Content starts

// cpu
module cpu(
    input clk,
    input reset,
    output [7:0] imem_addr,
    input [18:0] imem_data,
    output [7:0] dmem_addr,
    output [18:0] dmem_wdata,
    output dmem_we,
    input [18:0] dmem_rdata,
    output rf_we,
    output [2:0] rf_waddr,
    output [18:0] rf_wdata
);
For scale: ~4100 cells after synthesis, about 34000 um2 of cells after synthesis.
clock: 36.3 ns
lec_check: 0
cap_margin: 20
cell_pad_in_sites_detail_placement: 2
core_margin: 2
core_utilization: 49
cts_cluster_diameter: 74
cts_cluster_size: 49
place_density_lb_addon: 0.07
slew_margin: 20
tns_end_percent: 70
run.sh (not shown) runs the stock make flow with config.mk's settings and CLKGATE_MAP_FILE=.
The baseline died in 3_5_place_dp (DPL-0033).
Edit:
Settings changed: CELL_PAD_IN_SITES_DETAIL_PLACEMENT 2 to default, CORE_UTILIZATION 49 to 66, CTS_CLUSTER_DIAMETER 74 to default, CTS_CLUSTER_SIZE 49 to 63, PLACE_DENSITY_LB_ADDON 0.07 to default, TNS_END_PERCENT 70 to default.
Clock period 36.3 ns to 16.8 ns, I/O delays scaled along.
Now the flow did not get past 5_1_grt with GRT-0232.
Area after synthesis does not change.
Die size drops by about 25%.
Synthesized cell count is unchanged.
Edit:
Settings changed: CORE_UTILIZATION 66 to 58, CTS_CLUSTER_SIZE 63 to default.
Clock period 16.8 ns to 20.6 ns, I/O delays scaled along.
The changed run completed, yet does not pass: setup timing.
Synthesized cell count is unchanged.
Die area came out higher by roughly a tenth.
Area after synthesis stays the same.
Edit:
Settings changed: CORE_UTILIZATION 58 to 40, SETUP_SLACK_MARGIN from default to 5.0.
Clock period 20.6 ns to 37.0 ns, I/O delays scaled along.
- The new run went through all stages and came out clean
- worst setup slack improved by 16 ns
- flip-flop count stays the same
- routed wire length shrinks by 11%
- clock-buffer cell count grows by 6
- final cell count shrinks by about 3.4%
- worst hold slack got worse by 0.010 ns
- synthesized area is unchanged
- clock skew grows by 0.035 ns
- utilization shrinks by 28 points

========
Starting RTL as in the previous note.
clock: 37.0 ns
lec_check: 0
cap_margin: 20
core_margin: 2
core_utilization: 40
slew_margin: 20
The first run finished clean.
Change:
- ABC_AREA: default -> 1
- CORE_UTILIZATION: 40 -> 72
- CTS_CLUSTER_DIAMETER: default -> 262
- PLACE_DENSITY: default -> 0.66
- clock period: 37.0 -> 20.6 ns (I/O delays scaled with it)
The changed run never finished: it broke off in global routing.
Area after synthesis shrinks by 2.4%.
Die area shrinks by 45%.
Synthesized cell count grows by 5.8%.
Change:
- CORE_UTILIZATION: 72 -> 65
- CTS_CLUSTER_DIAMETER: 262 -> 342
- PLACE_DENSITY: 0.66 -> default
- SETUP_SLACK_MARGIN: default -> -2.0
- clock period: 20.6 -> 30.9 ns (I/O delays scaled with it)
The new run produced a layout that fails on max-capacitance violations, max-slew violations, negative setup slack. Area after synthesis is unchanged. Die area grows by 11%. Synthesized cell count does not change.
Change:
- CORE_UTILIZATION: 65 -> 56
- CTS_CLUSTER_DIAMETER: 342 -> 241
- SETUP_SLACK_MARGIN: -2.0 -> default
- clock period: 30.9 -> 28.0 ns (I/O delays scaled with it)
=>
- Now the flow completed, yet does not pass: negative setup slack
- routed wire length falls by 9.9%
- final area came out higher by 0.64%
- hold slack got worse by 0.014 ns
- global-route usage falls by 6.2 points
- core utilization goes down by 11 points
- synthesized cell count does not change
- final cell count increases by 2.5%
- synthesized area is unchanged

========
run A:
Starting RTL as in the previous note.
export LEC_CHECK = 0
export CAP_MARGIN = 20
export CORE_ASPECT_RATIO = 0.97
export CORE_MARGIN = 2
export CORE_UTILIZATION = 56
export CTS_CLUSTER_DIAMETER = 350
export CTS_CLUSTER_SIZE = 46
export GPL_ROUTABILITY_DRIVEN = 0
export GPL_TIMING_DRIVEN = 0
export MIN_ROUTING_LAYER = met2
export PLACE_DENSITY = 0.71
export SLEW_MARGIN = 30
create_clock -name core_clock -period 38.0 [get_ports {clk}]
Seen in the log of run A: GRT-0116 during global routing (5_1_grt), after which the run never completed.
#### Input delta (run B over run A)
Settings: setting ABC_AREA to 1 for the first time; removing MIN_ROUTING_LAYER (formerly met2); removing CORE_ASPECT_RATIO (formerly 0.97); changing SLEW_MARGIN from 30 to 20; setting SETUP_SLACK_MARGIN to -2.0 for the first time; removing GPL_TIMING_DRIVEN (formerly 0); changing CORE_UTILIZATION from 56 to 72; removing CTS_CLUSTER_SIZE (formerly 46); changing PLACE_DENSITY from 0.71 to 0.66; removing GPL_ROUTABILITY_DRIVEN (formerly 0); removing CTS_CLUSTER_DIAMETER (formerly 350); changing the clock period (ns, I/O delays scaled along) from 38.0 to 29.6.
### Flow results
Per the comparison of run B with run A, floorplan die area down about 24%, count of different cell masters after synthesis down 24%, instance count of the mapped netlist up 241.
FAIL run B @ global routing (5_1_grt): tool exited with error
Run A did not finish; a tool error ended it in global routing (5_1_grt).
Changes in run C relative to run B:
Settings: changing PLACE_DENSITY from 0.66 to 0.67; removing ABC_AREA (formerly 1); changing SETUP_SLACK_MARGIN from -2.0 to 4.21; setting CTS_CLUSTER_SIZE to 63 for the first time; changing the clock period (ns, I/O delays scaled along) from 29.6 to 16.8.
==> comparison <==
Run C did not finish; the tool stopped in global routing (5_1_grt) with error GRT-0116.
Summary — total die size, run C relative to run B: higher, by about 2.4%.
On count of placed standard cells including taps, the higher figure sits with run B, not run C.
Run C has synthesized area above what run B had.
From run B to run C the numbers moved as follows: post-synthesis share of cell area spent on and-or and or-and gates up 4.2 points, maximum root-to-sink buffer count comparable.
For run D, these inputs were changed with respect to run C:
Settings: a deleted SETUP_SLACK_MARGIN that had been 4.21; a change of CORE_UTILIZATION from 72 to 56; a change of CTS_CLUSTER_SIZE from 63 to 10; an added GPL_TIMING_DRIVEN of 0; a change of PLACE_DENSITY from 0.67 to 0.71; a change of the clock period (ns, I/O delays scaled along) from 16.8 to 38.0.
==> results <==
| run D | all stages done | FAIL | setup timing |. Higher floorplan die height among run C and run D: run D. Comparing run C and run D, the lower pre-CTS setup slack is on run C. Comparing run D against run C, there is no change at all in synthesized cell count. Floorplan-stage core utilization (run D over run C): decrease, 16 points. Estimated wirelength of the detail-placed design for run D: about 1% down relative to run C. Taking run C as the reference, in run D number of gates given a new drive strength after cts grew by 76; area after detailed placement went down 4800 µm². Looking at run C and run D, the clock sink count is a wash. From run C to run D, post-synthesis chip area from yosys did not move at all.
The following lists how run E was set up differently from run D:
Settings: CORE_UTILIZATION changed from 56 to 62; PLACE_DENSITY removed (was 0.71); ABC_AREA newly set to 1; CTS_CLUSTER_SIZE changed from 10 to 96; GPL_TIMING_DRIVEN removed (was 0); the clock period (ns, I/O delays scaled along) changed from 38.0 to 17.9.
## What came out
- Run E got as far as global routing (5_1_grt), where a tool error ended the run.
- Sort run D and run E by cell count after synthesis asc -> top: run D
- Relative to run D, the HPWL after detailed placement measured on run E has decreased by more than 10%.
- Run E vs run D, synthesized cell area went down by about 2.4%.
- Going from run D to run E, count of placed standard cells including taps grows by 724.
- Final weighted congestion in routability-driven placement, run E vs run D: down by a few percent
- Run E — share of synthesized cell area in full adder, half adder and majority cells 0.47 points higher, run D as reference
- Cmp run E vs run D: starting utilization of the core area higher in run E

Content ends

EXERCISE INSTRUCTIONS: For this exercise, gather every line of the data that contains the word "stays".

FINISHED EXERCISE:
Area after synthesis stays the same.
- flip-flop count stays the same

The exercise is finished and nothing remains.